The boat has a draft of 2.83 ft with the standard keel and 2.08 ft with the optional shoal draft keel. The shoal draft keel model also had a transom-mounted, vertically lifting rudder.

There were also two deck designs available for the same hull, the earlier production "Futura" deck, which was more streamlined and had only one port per side or the later "Standard" deck with two cabin ports per side or.

The boat is normally fitted with a small 3 to 6 hp outboard motor for docking and maneuvering.

The design has sleeping accommodation for four people, with a double "V"-berth in the bow cabin and two straight settee berths in the main cabin around a folding table. The galley is located on the port side just aft of the bow cabin. The galley is equipped with a sink. The head is located in the bow cabin under the "V"-berth. Cabin headroom is 57 in and the fresh water tank has a capacity of 12 u.s.gal.

The design has a PHRF racing average handicap of 270 and a hull speed of 5.7 kn.

==Reception==
In a 2010 review Steve Henkel wrote, "the first of a long line of McCurdy & Rhodes designs for Seafarer Fiberglass Yachts of Huntington, NY ... This model featured a streamlined forward deck and only one portlight on each side.

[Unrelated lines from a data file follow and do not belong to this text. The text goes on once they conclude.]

File: src/rtl/bullet_pkg.sv
// Shared types and helpers for the enemy-bullet pool: controller states,
// slot record and the per-frame position step / screen-bounds test.
package bullet_pkg;

  localparam int N_SLOTS_DEF = 8;
  localparam int SCR_W_DEF   = 640;
  localparam int SCR_H_DEF   = 480;
  localparam int COORD_W     = 10;
  localparam int VEL_W       = 4;
  localparam int POS_W       = 11;

  typedef enum logic [1:0] {
    ST_IDLE   = 2'd0,
    ST_UPDATE = 2'd1,
    ST_SPAWN  = 2'd2
  } state_t;

  typedef struct packed {
    logic               valid;
    logic [COORD_W-1:0] x;
    logic [COORD_W-1:0] y;
    logic [VEL_W-1:0]   dx;
    logic [VEL_W-1:0]   dy;
  } slot_t;

  // Unsigned coordinate plus sign-extended velocity, in 11-bit signed space.
  function automatic logic signed [POS_W-1:0] step_pos(
    input logic [COORD_W-1:0] pos,
    input logic [VEL_W-1:0]   vel
  );
    return $signed({1'b0, pos}) + $signed({{(POS_W-VEL_W){vel[VEL_W-1]}}, vel});
  endfunction

  function automatic logic off_screen(
    input logic signed [POS_W-1:0] nx,
    input logic signed [POS_W-1:0] ny,
    input logic signed [POS_W-1:0] max_x,
    input logic signed [POS_W-1:0] max_y
  );
    return (nx < 11'sd0) || (nx > max_x) || (ny < 11'sd0) || (ny > max_y);
  endfunction

endpackage
$ cat config.mk
export PLATFORM = sky130hd
export DESIGN_NAME = xil_src_arbiter
export DESIGN_NICKNAME = d
export VERILOG_FILES = /design/src/rtl/xil_arb_pkg.sv /design/src/rtl/xil_src_arbiter_rr_pick.sv /design/src/rtl/xil_src_arbiter.sv
export SDC_FILE = /design/constraint.sdc
export NUM_CORES = 1
export LEC_CHECK = 0
export CORE_MARGIN = 5
export CORE_UTILIZATION = 38
export DETAILED_ROUTE_END_ITERATION = 8
export PLACE_DENSITY = 0.85
export SLEW_MARGIN = 20
export SYNTH_ARGS = -nofsm -noshare
export SYNTH_HDL_FRONTEND = slang
export SYNTH_SLANG_ARGS = --single-unit
$ cat constraint.sdc
create_clock -name clk -period 2.5 [get_ports clk]
set_input_delay 0.625 -clock clk [delete_from_list [all_inputs] [get_ports clk]]
set_output_delay 0.625 -clock clk [all_outputs]
set_load 0.1 [all_outputs]
$ cat src/rtl/xil_arb_pkg.sv
// Shared types and defaults for the Xilinx-link source arbiter.
// Combinational helper only; no state lives here.
package xil_arb_pkg;

    localparam int XIL_ARB_N_SRC   = 4;
    localparam int XIL_ARB_DW      = 32;
    localparam int XIL_ARB_TIMEOUT = 255;

    typedef enum logic [1:0] {
        ST_IDLE  = 2'd0,
        ST_GRANT = 2'd1,
        ST_HOLD  = 2'd2
    } arb_state_t;

    // (a + b) mod n for a, b < n; avoids a divider for non power-of-two n.
    function automatic int unsigned wrap_add(input int unsigned a,
                                             input int unsigned b,
                                             input int unsigned n);
        int unsigned s;
        s = a + b;
        if (s >= n) s = s - n;
        return s;
    endfunction

endpackage

$ cat src/rtl/xil_src_arbiter_rr_pick.sv
// Rotating-priority picker: first requester at or after i_ptr, wrapping N-1 -> 0.
// Purely combinational, zero latency; o_gnt_vld low when no requester.
module xil_src_arbiter_rr_pick
    import xil_arb_pkg::*;
#(
    parameter int N  = 4,
    parameter int IW = $clog2(N)
) (
    input  logic [N-1:0]  i_req,
    input  logic [IW-1:0] i_ptr,
    output logic [IW-1:0] o_gnt_idx,
    output logic          o_gnt_vld
);

    int unsigned w_idx;

    // Scan from the farthest slot back to the pointer so the nearest requester wins last.
    always_comb begin
        o_gnt_idx = '0;
        o_gnt_vld = 1'b0;
        w_idx     = 0;
        for (int k = N - 1; k >= 0; k--) begin
            w_idx = wrap_add(32'(i_ptr), unsigned'(k), unsigned'(N));
            if (i_req[w_idx]) begin
                o_gnt_idx = IW'(w_idx);
                o_gnt_vld = 1'b1;
            end
        end
    end

endmodule

$ cat src/rtl/xil_src_arbiter.sv
// Round-robin share of the link word channel among N_SRC producers; grant 1 cycle after decision,
// data_rdy 1 cycle after src_data_rdy; link back-pressure via rdy_for_data level, one word per high period.
module xil_src_arbiter
    import xil_arb_pkg::*;
#(
    parameter int N_SRC   = XIL_ARB_N_SRC,
    parameter int DW      = XIL_ARB_DW,
    parameter int TIMEOUT = XIL_ARB_TIMEOUT,
    localparam int IW     = $clog2(N_SRC)
) (
    input  logic                clk,
    input  logic                rst_n,
    input  logic                rdy_for_data,
    output logic                data_rdy,
    output logic [DW-1:0]       data_in,
    input  logic [N_SRC-1:0]    src_req,
    output logic [N_SRC-1:0]    src_rdy_for_data,
    input  logic [N_SRC-1:0]    src_data_rdy,
    input  logic [N_SRC*DW-1:0] src_data,
    output logic                busy,
    output logic [IW-1:0]       grant_id,
    output logic                err_timeout,
    output logic [IW-1:0]       err_id
);

    localparam int CW = (TIMEOUT > 0) ? $clog2(TIMEOUT + 1) : 1;
    localparam logic [CW-1:0] CNT_LAST = (TIMEOUT > 0) ? CW'(TIMEOUT - 1) : '0;

    arb_state_t        r_state;
    logic [IW-1:0]     r_ptr;
    logic [IW-1:0]     r_grant_id;
    logic [IW-1:0]     r_err_id;
    logic [CW-1:0]     r_cnt;
    logic [DW-1:0]     r_data;
    logic              r_data_rdy;
    logic              r_err_timeout;
    logic              r_busy;
    logic [N_SRC-1:0]  r_src_rdy;

    logic [IW-1:0]     w_pick_idx;
    logic              w_pick_vld;
    logic [IW-1:0]     w_ptr_nxt;
    logic              w_g_data_rdy;
    logic [DW-1:0]     w_g_data;
    logic              w_cnt_done;

    xil_src_arbiter_rr_pick #(
        .N  (N_SRC),
        .IW (IW)
    ) u_rr_pick (
        .i_req     (src_req),
        .i_ptr     (r_ptr),
        .o_gnt_idx (w_pick_idx),
        .o_gnt_vld (w_pick_vld)
    );

    assign w_ptr_nxt    = IW'(wrap_add(32'(r_grant_id), 32'd1, unsigned'(N_SRC)));
    assign w_g_data_rdy = src_data_rdy[r_grant_id];
    assign w_g_data     = src_data[r_grant_id*DW +: DW];
    assign w_cnt_done   = (TIMEOUT != 0) && (r_cnt == CNT_LAST);

    always_ff @(posedge clk) begin
        if (!rst_n) begin
            r_state       <= ST_IDLE;
            r_ptr         <= '0;
            r_grant_id    <= '0;
            r_err_id      <= '0;
            r_cnt         <= '0;
            r_data        <= '0;
            r_data_rdy    <= 1'b0;
            r_err_timeout <= 1'b0;
            r_busy        <= 1'b0;
            r_src_rdy     <= '0;
        end else begin
            r_data_rdy    <= 1'b0;
            r_err_timeout <= 1'b0;
            case (r_state)
                ST_IDLE: begin
                    r_cnt <= '0;
                    if (rdy_for_data && w_pick_vld) begin
                        r_grant_id <= w_pick_idx;
                        r_src_rdy  <= N_SRC'(1) << w_pick_idx;
                        r_busy     <= 1'b1;
                        r_state    <= ST_GRANT;
                    end
                end
                ST_GRANT: begin
                    // Capture beats a same-cycle abort or timeout.
                    if (w_g_data_rdy) begin
                        r_data     <= w_g_data;
                        r_data_rdy <= 1'b1;
                        r_src_rdy  <= '0;
                        r_ptr      <= w_ptr_nxt;
                        r_cnt      <= '0;
                        r_state    <= ST_HOLD;
                    end else if (!rdy_for_data) begin
                        r_src_rdy <= '0;
                        r_cnt     <= '0;
                        r_busy    <= 1'b0;
                        r_state   <= ST_IDLE;
                    end else if (w_cnt_done) begin
                        r_err_timeout <= 1'b1;
                        r_err_id      <= r_grant_id;
                        r_src_rdy     <= '0;
                        r_ptr         <= w_ptr_nxt;
                        r_cnt         <= '0;
                        r_state       <= ST_HOLD;
                    end else begin
                        r_cnt <= r_cnt + CW'(1);
                    end
                end
                ST_HOLD: begin
                    r_cnt <= '0;
                    if (!rdy_for_data) begin
                        r_busy  <= 1'b0;
                        r_state <= ST_IDLE;
                    end
                end
                default: begin
                    r_src_rdy <= '0;
                    r_busy    <= 1'b0;
                    r_state   <= ST_IDLE;
                end
            endcase
        end
    end

    assign data_rdy         = r_data_rdy;
    assign data_in          = r_data;
    assign src_rdy_for_data = r_src_rdy;
    assign busy             = r_busy;
    assign grant_id         = r_grant_id;
    assign err_timeout      = r_err_timeout;
    assign err_id           = r_err_id;

    // Grant is one-hot and present exactly while in GRANT; output pulses only land in HOLD.
    a_grant_onehot: assert property (@(posedge clk) disable iff (!rst_n)
        $onehot0(r_src_rdy));
    a_grant_state: assert property (@(posedge clk) disable iff (!rst_n)
        ((r_src_rdy != '0) == (r_state == ST_GRANT)));
    a_pulse_hold: assert property (@(posedge clk) disable iff (!rst_n)
        ((r_data_rdy || r_err_timeout) |-> (r_state == ST_HOLD)));

endmodule

# Yosys cells after proc, flatten, opt, wreduce, memory -nomap -nowiden
# Cells that the tools add are included.
[word_totals]
n_memories = 0
ff_bits = 55
mem_bits_rw = 0
latch_bits = 0
mem_bits_ro = 0
[classes]
mux = 47
n_reduce_logical = 15
n_addsub = 10
n_bitwise = 5
mul = 0
div_mod_pow = 0
order_cmp = 10
shifts = 2
n_eq_ne = 7
[op_table]
columns = ["op", "count"]
rows = [
  ["$lt A32 B3 Y1 const B", 4],
  ["$mux W32", 4],
  ["$shiftx A128 B8 Y32", 1],
  ["$ge A32 B3 Y1 const B", 3],
  ["$sub A32 B3 Y32 const B", 3],
  ["$mux W2", 13],
  ["$mux W8", 3],
  ["$mux W4", 4],
  ["$pmux W8 S2", 1],
  ["$mux W1", 14],
  ["$pmux W4 S3", 1],
  ["$bmux W1 S2", 5],
  ["$reduce_and A3 Y1", 3],
  ["$add A8 B1 Y8 const B", 1],
  ["$eq A8 B8 Y1 const B", 1],
  ["$reduce_and A2 Y1", 4],
  ["$add A2 B1 Y3 const B", 2],
  ["$add A2 B2 Y3 const B", 2],
  ["$ne A2 B2 Y1 const B", 3],
  ["$pmux W2 S3", 1],
  ["$reduce_bool A2 Y1", 3],
  ["$not A1 Y1", 5],
  ["$ne A4 B4 Y1 const B", 1],
  ["$reduce_and A4 Y1", 1],
  ["other kinds (13)", 13],
]

# Longest topological paths before layout
# Gate-level depths: netlist of run 1.
[depth]
word_depth = 12
ltp_mapped = 8
ltp_nobuf = 6

# Modules after synthesis
# A second synthesis of run 1 with hierarchy kept.
[unflattened]
cells_unflattened = 310
area_unflattened_um2 = 3128.0
[by_module_without_submodules]
columns = ["module", "instances", "cells_each", "area_per_inst_um2", "seq_area_each_um2"]
rows = [
  ["xil_src_arbiter", 1, 297, 3050.4, 1101.1],
  ["xil_src_arbiter_rr_pick", 1, 13, 77.6, 0.0],
]

# Worst setup path before layout of run 1
# OpenSTA, ideal clock, no wires.
[synth_timing]
kind = "register to register"
start = "register r_grant_id[0] (netlist: grant_id[0])"
end = "register r_state[1]"
arrival_time_ns = 2.521
path_buffers = 2
path_stages_with_launch = 7
setup_ns = 0.116
path_slack_ns = -0.137
t_required_ns = 2.384
cell_sequence = "dfxtp_1 -> buf_6 -> mux4_2 -> and2_1 -> clkbuf_2 -> or3_1 -> o211a_1"
[synth_via]
elab_chain_cells = 4
word_cells_on_any_way = 6
[synth_rtl]
columns = ["element", "line", "source"]
rows = [
  ["start, declared", "xil_src_arbiter.sv:31", "logic [IW-1:0] r_grant_id;"],
  ["start signal, assigned", "xil_src_arbiter.sv:81", "r_grant_id <= w_pick_idx;"],
  ["$bmux W1 S2 *", "xil_src_arbiter.sv:58", "assign w_g_data_rdy = src_data_rdy[r_grant_id];"],
  ["$mux W1 (implied by the code) *", "xil_src_arbiter.sv:58", ""],
  ["$ne A4 B4 Y1 (no source line) or $mux W2 (tied branches)", "-", ""],
  ["$reduce_and A3 Y1 (no source line) or $pmux W2 S3 (tied branches)", "-", ""],
  ["end signal, assigned", "xil_src_arbiter.sv:64", "r_state <= ST_IDLE;"],
  ["end signal, assigned", "xil_src_arbiter.sv:84", "r_state <= ST_GRANT;"],
  ["end signal, assigned", "xil_src_arbiter.sv:95", "r_state <= ST_HOLD;"],
  ["end, declared", "xil_src_arbiter.sv:29", "arb_state_t r_state;"],
]
# Every way passes the cells marked *; elsewhere a longest branch is shown, timed or not. The select of a mux whose other input is x is not followed.
# A chain may end at the register's enable or synchronous reset.

# Final worst setup path of run 1
[layout_timing]
start = "input src_data_rdy[3]"
end = "register r_cnt[0]"
[layout_via]
elab_chain_cells = 4
[layout_rtl]
columns = ["element", "line", "source"]
rows = [
  ["start, declared", "xil_src_arbiter.sv:18", "input logic [N_SRC-1:0] src_data_rdy,"],
  ["$bmux W1 S2", "xil_src_arbiter.sv:58", ""],
  ["$mux W1 (implied by the code)", "xil_src_arbiter.sv:58", ""],
  ["$mux W8", "xil_src_arbiter.sv:89", "if (w_g_data_rdy) begin"],
  ["$pmux W8 S2", "xil_src_arbiter.sv:77", "case (r_state)"],
  ["end signal, assigned", "xil_src_arbiter.sv:109", "r_cnt <= r_cnt + CW'(1);"],
  ["end, declared", "xil_src_arbiter.sv:33", "logic [CW-1:0] r_cnt;"],
]
# No other way between the ends. The select of a mux whose other input is x is not followed.

==> key figures, run 1 <==
Synthesis
  • Yosys cell types: 39
  • Top_reg_cell synth: dfxtp_1
  • Post-Syn Area per Cell: approximately 9.7 sq um
  • Yosys Warn Count: 0
  • Seq/Total Area, Yosys: 0.3647
  • Ys async rst share: 0
  • Cells after synthesis: 310
  • Mapped cell area: a little over 3000 sq um
  • Post-synth EDFFs: 0
  • Mapped Nets: approximately 460
  • Yosys reg bits: 55

Worst setup path
  • Worst EP arrival: 2.40 ns
  • Data required, critical path: roughly 2.7 ns
  • CP startpoint kind: primary input
  • Worst-path maximum fanout: 8
  • Setup crit end kind: flop
  • Reg2Reg Setup Slack: about 0.62 ns
  • Critical Setup Path Class: in -> reg

CTS
  • # H-tree levels: 2
  • CTS Sinks: 55
  • CTS tree: yes
  • Skew-Pair Late Insertion Delay: ~0.3 ns
  • Postcts setup bufs: 0
  • Worst-case clock buffer depth: 2
  • Total CTS buffers: 5
  • Root Buffer: clkbuf_8
  • Post-CTS Hold Fix Bufs: 0
  • Post-CTS sizing: 0
  • Clock transition at the registers of the reported paths: about 0.10 ns

Outcome
  • Status: finished, final reports clean

Layout
  • Layout cells sized above 1: 0.2004
  • Multi-input logic area: between 1500 and 2000 sq um
  • Core Util, Final: 0.6438
  • Ant. Diodes: 0
  • Final nets: about 630
  • Commonest non-fill, non-tap cell in the layout: clkdlybuf4s50_1
  • Fillcell total: 630
  • Storage cell area: roughly 1100 sq um
  • Leading cell types in the layout, fill and taps excluded: clkdlybuf4s50_1, nand2_1, dfxtp_1, buf_4, a21oi_1
  • Area Overhead vs Synth: 64.77%

Floorplanning
  • Io pins: 182
  • Die area: roughly 9800 sq um
  • Area of the core: slightly below 8000 sq um
  • Die height: around 99 um
  • Row cnt: 32
  • Initial core utilization: 0.3907
  • Die Wd: between 90 and 100 um

STA
  • Final setup viols: 0
  • Achievable Freq: ~460 MHz
  • Rel. slew slack: 0.6108
  • Final hold violations: 0
  • Min Tclk post-route: roughly 2.2 ns
  • Final setup TNS: 0 ns
  • Final period util: 0.8610
  • Clock Skew: just under 0.004 ns
  • Worst Tran Pin Value: between 0.5 and 0.6 ns
  • Slew Limit Fails: 0
  • Unrepaired setup endpoints after global routing: false

Global routing
  • Gr ovfl total: 0
  • Initial antenna violation count: 0
  • First-pass GRT wire length: about 16 mm
  • Largest net degree at the start of global routing: 37
  • Vias in the first global route: 3324
  • Total Routing Usage GR: 0.2049

Min path
  • Worst hold path type: reg -> reg

Drt
  • WL final: approximately 10 mm
  • Initial DRC Count: about 110
  • DRC violations left: 0
  • Vias per cell: 5.200
  • Antenna Nets Post-Route: 0
  • Via count: between 3k and 4k
  • DR WL/cell: 17.13 um
  • Pre-antenna DRT Iters: 4

Pwr
  • P_leak: 1.844 nW
  • Worst VDD drop: roughly 0.00035 V
  • Total power: around 0.0027 W
  • Power Density: 549.9 nW/um^2

Run
  • Max-capacitance violation count: 0

Place
  • HPWL after DPL: around 8.0 mm
  • GP Congestion: 0.9273
  • # port buffers: roughly 180
## logic make-up (layout without fill, tap and decap cells)
group           after synthesis  count (layout)  share of synthesized area
compound gates               60              60                     0.1198
mux                          37              37                     0.2594
buf+inv                      27             206                    0.03854
simple gates                116             116                     0.1654
fa+ha+maj                     7               7                    0.02901
xor+xnor                      8               8                    0.02321
flops                        55              55                     0.3647
## metal layers
layer,global-route usage,up-vias,share of wire
met5,0,-,0
met4,0.06828,0,0.026
met3,0.05750,22,0.074
met2,0.3750,144,0.53
met1,0.2275,1431,0.37
li1,-,1476,-
## state kept, by name (all words and copies together) (netlist names)
signal	cells
r_cnt	8
err_timeout	1
src_rdy_for_data	4
data_in	32
r_ptr	2
r_state	2
data_rdy	1
err_id	2
grant_id	2
busy	1
## power by group
part,internal (W),switching [W]
clock,0.000228,0.000287
sequential,0.000944,0.0000461
combinational,0.000508,0.000723
## synth_stat cells, drive strengths merged, types with 3 or more instances
library cell | instances | area share
clkbuf | 15 | 0.019
inv | 6 | 0.0075
nor2 | 16 | 0.020
buf | 6 | 0.012
dfxtp | 55 | 0.36
a311oi | 3 | 0.0087
nand3 | 3 | 0.0050
a21oi | 40 | 0.066
mux4 | 33 | 0.25
o21ai | 3 | 0.0050
and2 | 3 | 0.0062
ha | 7 | 0.029
xor2 | 6 | 0.017
nand2b | 3 | 0.0062
nand2 | 77 | 0.096
or3 | 4 | 0.0083
o32ai | 4 | 0.012
mux2i | 4 | 0.013
## path summary, 6_finish.rpt
check,startpoint,to,cells past startpoint
worst min-delay path,data_in[2],data_in[2],2
worst max register to register,r_state[1],src_rdy_for_data[1],6
worst max-delay path,src_data_rdy[3],r_cnt[0],5
worst min register to register,data_in[2],data_in[2],2
## final cells by class
type | count | area share
clock buffer | 7 | 0.01735
tap | 102 | 0.02565
timing repair buffer | 192 | 0.3667
multi-input combinational | 228 | 0.3622
inverter | 6 | 0.004527
clock inverter | 1 | 0.001761
sequential | 55 | 0.2218
## critical path, cell delays in order
cell,delay [ns]
clkdlybuf4s50_1,0.39
mux4_2,0.56
a2111oi_0,0.38
o21ai_1,0.27
nor2_1,0.17
## stage by stage
step	std cells	hold WS, ns	setup WS [ns]	instance area [sq um]
3_5_place_dp	583	0.4474	0.02097	4880
2_1_floorplan	310	0.4717	0.004998	3020
3_3_place_gp	583	0.4434	0.1060	4880
5_1_grt	591	0.4807	0.2485	4975
4_1_cts	591	0.4611	0.3585	4975
6_report	591	0.4598	0.3474	4975
No activity file was read; power rests on OpenSTA's default activity.
==> inputs of run 2 (changes only) <==
--- a/config.mk
+++ b/config.mk
@@ -7,2 +7,3 @@
 export LEC_CHECK = 0
+export ABC_CLOCK_PERIOD_IN_PS = 2500
 export CORE_MARGIN = 5
--- a/constraint.sdc
+++ b/constraint.sdc
@@ -3,2 +3,2 @@
 set_output_delay 0.625 -clock clk [all_outputs]
-set_load 0.1 [all_outputs]
+set_load 0.05 [all_outputs]
==> run 2 against run 1 <==
- wire length shrank 1.3%
- combinational power down 15%
- cell count up 0.34%
- count of clock-buffer cells in the layout increased by 1
- die area did not move
- critical path depth unchanged
- global-route usage fell by 0.23 points
- design area grew 2.5%
- sequential power about the same
- clock skew rose by 0.0011 ns
- largest cell class unchanged
**src/rtl/mem_pkg.sv**
```systemverilog
// rtl/mem_pkg.sv - shared types, constants and lane helpers for the memory access unit
package mem_pkg;

  localparam int XLEN       = 32;
  localparam int DATA_WIDTH = 3;
  localparam int BE_W       = XLEN / 8;

  typedef enum logic [DATA_WIDTH-1:0] {
    W_B  = 3'b000,
    W_H  = 3'b001,
    W_W  = 3'b010,
    W_BU = 3'b100,
    W_HU = 3'b101
  } width_e;

  typedef enum logic [1:0] {
    S_IDLE,
    S_REQ,
    S_WAIT_RSP,
    S_DONE
  } state_e;

  // width[1:0] gives the access size for every legal load and store code
  function automatic logic [BE_W-1:0] be_mask(input logic [DATA_WIDTH-1:0] width,
                                               input logic [1:0]            offset);
    case (width[1:0])
      2'b00:   be_mask = 4'b0001 << offset;
      2'b01:   be_mask = 4'b0011 << offset;
      default: be_mask = 4'b1111;
    endcase
  endfunction

  function automatic logic [XLEN-1:0] extend(input logic [XLEN-1:0]       shifted,
                                             input logic [DATA_WIDTH-1:0] width);
    case (width)
      W_B:     extend = {{(XLEN-8){shifted[7]}}, shifted[7:0]};
      W_H:     extend = {{(XLEN-16){shifted[15]}}, shifted[15:0]};
      W_BU:    extend = {{(XLEN-8){1'b0}}, shifted[7:0]};
      W_HU:    extend = {{(XLEN-16){1'b0}}, shifted[15:0]};
      default: extend = shifted;
    endcase
  endfunction

endpackage

```
**src/rtl/mem_load_align.sv**
```systemverilog
// rtl/mem_load_align.sv - combinational load lane shift and sign/zero extension
module mem_load_align
  import mem_pkg::*;
(
  input  logic [XLEN-1:0]       rdata,
  input  logic [1:0]            addr_lo,
  input  logic [DATA_WIDTH-1:0] width,
  output logic [XLEN-1:0]       rd_data
);

  logic [XLEN-1:0] shifted;

  assign shifted = rdata >> {addr_lo, 3'b000};
  assign rd_data = extend(shifted, width);

endmodule

```
**src/rtl/mem_access_unit.sv**
```systemverilog
// rtl/mem_access_unit.sv - single-outstanding load/store unit driving a byte-enabled memory bus
module mem_access_unit
  import mem_pkg::*;
(
  input  logic                  clk,
  input  logic                  rst,
  input  logic                  req_valid,
  output logic                  req_ready,
  input  logic                  load_enable,
  input  logic                  store_enable,
  input  logic [XLEN-1:0]       addr,
  input  logic [DATA_WIDTH-1:0] width,
  input  logic [XLEN-1:0]       store_data,
  output logic                  busy,
  output logic                  rsp_valid,
  output logic [XLEN-1:0]       rd_data,
  output logic                  misaligned,
  output logic                  illegal,
  output logic                  mem_req_valid,
  input  logic                  mem_req_ready,
  output logic                  mem_we,
  output logic [XLEN-1:0]       mem_addr,
  output logic [XLEN-1:0]       mem_wdata,
  output logic [BE_W-1:0]       mem_be,
  input  logic                  mem_rsp_valid,
  input  logic [XLEN-1:0]       mem_rdata
);

  state_e                state_q, state_d;
  logic                  is_store_q;
  logic [XLEN-1:0]       addr_q, data_q, rd_data_q;
  logic [DATA_WIDTH-1:0] width_q;
  logic                  mis_q, ill_q;

  logic                  accept, illegal_in, misaligned_in, fault_in, in_req;
  logic [XLEN-1:0]       load_word;

  mem_load_align u_align (
    .rdata   (mem_rdata),
    .addr_lo (addr_q[1:0]),
    .width   (width_q),
    .rd_data (load_word)
  );

  always_comb begin
    accept        = 1'b0;
    illegal_in    = 1'b0;
    misaligned_in = 1'b0;
    accept = (state_q == S_IDLE) && req_valid && (load_enable ^ store_enable);
    if (store_enable) illegal_in = (width > 3'b010);
    else              illegal_in = (width == 3'b011) || (width[2:1] == 2'b11);
    case (width[1:0])
      2'b01:   misaligned_in = addr[0];
      2'b10:   misaligned_in = (addr[1:0] != 2'b00);
      default: misaligned_in = 1'b0;
    endcase
    fault_in = illegal_in || misaligned_in;
  end

  always_comb begin
    state_d = state_q;
    case (state_q)
      S_IDLE:     if (accept) state_d = fault_in ? S_DONE : S_REQ;
      S_REQ:      if (mem_req_ready) state_d = is_store_q ? S_DONE : S_WAIT_RSP;
      S_WAIT_RSP: if (mem_rsp_valid) state_d = S_DONE;
      S_DONE:     state_d = S_IDLE;
      default:    state_d = S_IDLE;
    endcase
  end

  always_ff @(posedge clk) begin
    if (rst) begin
      state_q    <= S_IDLE;
      is_store_q <= 1'b0;
      addr_q     <= '0;
      data_q     <= '0;
      width_q    <= '0;
      mis_q      <= 1'b0;
      ill_q      <= 1'b0;
      rd_data_q  <= '0;
    end else begin
      state_q <= state_d;
      if (accept) begin
        is_store_q <= store_enable;
        addr_q     <= addr;
        data_q     <= store_data;
        width_q    <= width;
        ill_q      <= illegal_in;
        mis_q      <= misaligned_in && !illegal_in;
      end
      // result register only changes on entry to DONE; stores and faults return zero
      if (state_d == S_DONE && state_q != S_DONE)
        rd_data_q <= (state_q == S_WAIT_RSP) ? load_word : '0;
    end
  end

  assign in_req        = (state_q == S_REQ);
  assign req_ready     = (state_q == S_IDLE) && !rst;
  assign busy          = (state_q != S_IDLE);
  assign rsp_valid     = (state_q == S_DONE);
  assign misaligned    = rsp_valid && mis_q;
  assign illegal       = rsp_valid && ill_q;
  assign rd_data       = rd_data_q;
  assign mem_req_valid = in_req;
  assign mem_we        = in_req && is_store_q;
  assign mem_addr      = in_req ? {addr_q[XLEN-1:2], 2'b00} : '0;
  assign mem_be        = !in_req ? '0 : (is_store_q ? be_mask(width_q, addr_q[1:0]) : '1);

  always_comb begin
    mem_wdata = '0;
    if (in_req && is_store_q) begin
      case (width_q[1:0])
        2'b00:   mem_wdata = {4{data_q[7:0]}};
        2'b01:   mem_wdata = {2{data_q[15:0]}};
        default: mem_wdata = data_q;
      endcase
    end
  end

endmodule

```
**config.mk**
```make
export PLATFORM = sky130hd
export DESIGN_NAME = mem_access_unit
export DESIGN_NICKNAME = d
export VERILOG_FILES = /design/src/rtl/mem_pkg.sv /design/src/rtl/mem_load_align.sv /design/src/rtl/mem_access_unit.sv
export SDC_FILE = /design/constraint.sdc
export NUM_CORES = 1
export LEC_CHECK = 0
export ABC_AREA = 1
export CAP_MARGIN = 20
export CORE_ASPECT_RATIO = 1.5
export CORE_MARGIN = 2
export CORE_UTILIZATION = 40
export DETAILED_ROUTE_END_ITERATION = 8
export GPL_ROUTABILITY_DRIVEN = 0
export PLACE_DENSITY_LB_ADDON = 0.25
export SYNTH_ARGS = -nofsm -noshare
export SYNTH_HDL_FRONTEND = slang
export SYNTH_SLANG_ARGS = --single-unit
```
**constraint.sdc**
```tcl
create_clock -name clk -period 3.07 [get_ports clk]
set_input_delay 0.614 -clock clk [delete_from_list [all_inputs] [get_ports clk]]
set_output_delay 0.614 -clock clk [all_outputs]
set_load 0.05 [all_outputs]
```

Later versions of the '22' used a new deck molding, with extra ports that give more light below, and also offered a choice of two keels, either the 2' 10" so-called 'high performance' keel ... designed primarily for better stability and speed, or a 2' 1" keel for easier launching and retrieving from a trailer. Best features: The coaming on the early boats ... curled up over the cabin-top to ease attachment of a weather-tight dodger, a great convenience when cruising in rainy weather. Worst features: The shoal-keel version's performance will not satisfy most sailors, and the smaller, shallower rudder that is needed to match the shoal keel will not perform as well either. We recommend sticking with the 'high performance' version—which can't be expected to match her comp[etitor]s upwind pointing ability, since she's just not deep enough. The skeg-mounted rudder in both early and late versions has been known to develop problems at the gudgeons. In the early one-port-per-side boats, some owners have sawn holes for new ports to secure additional light below."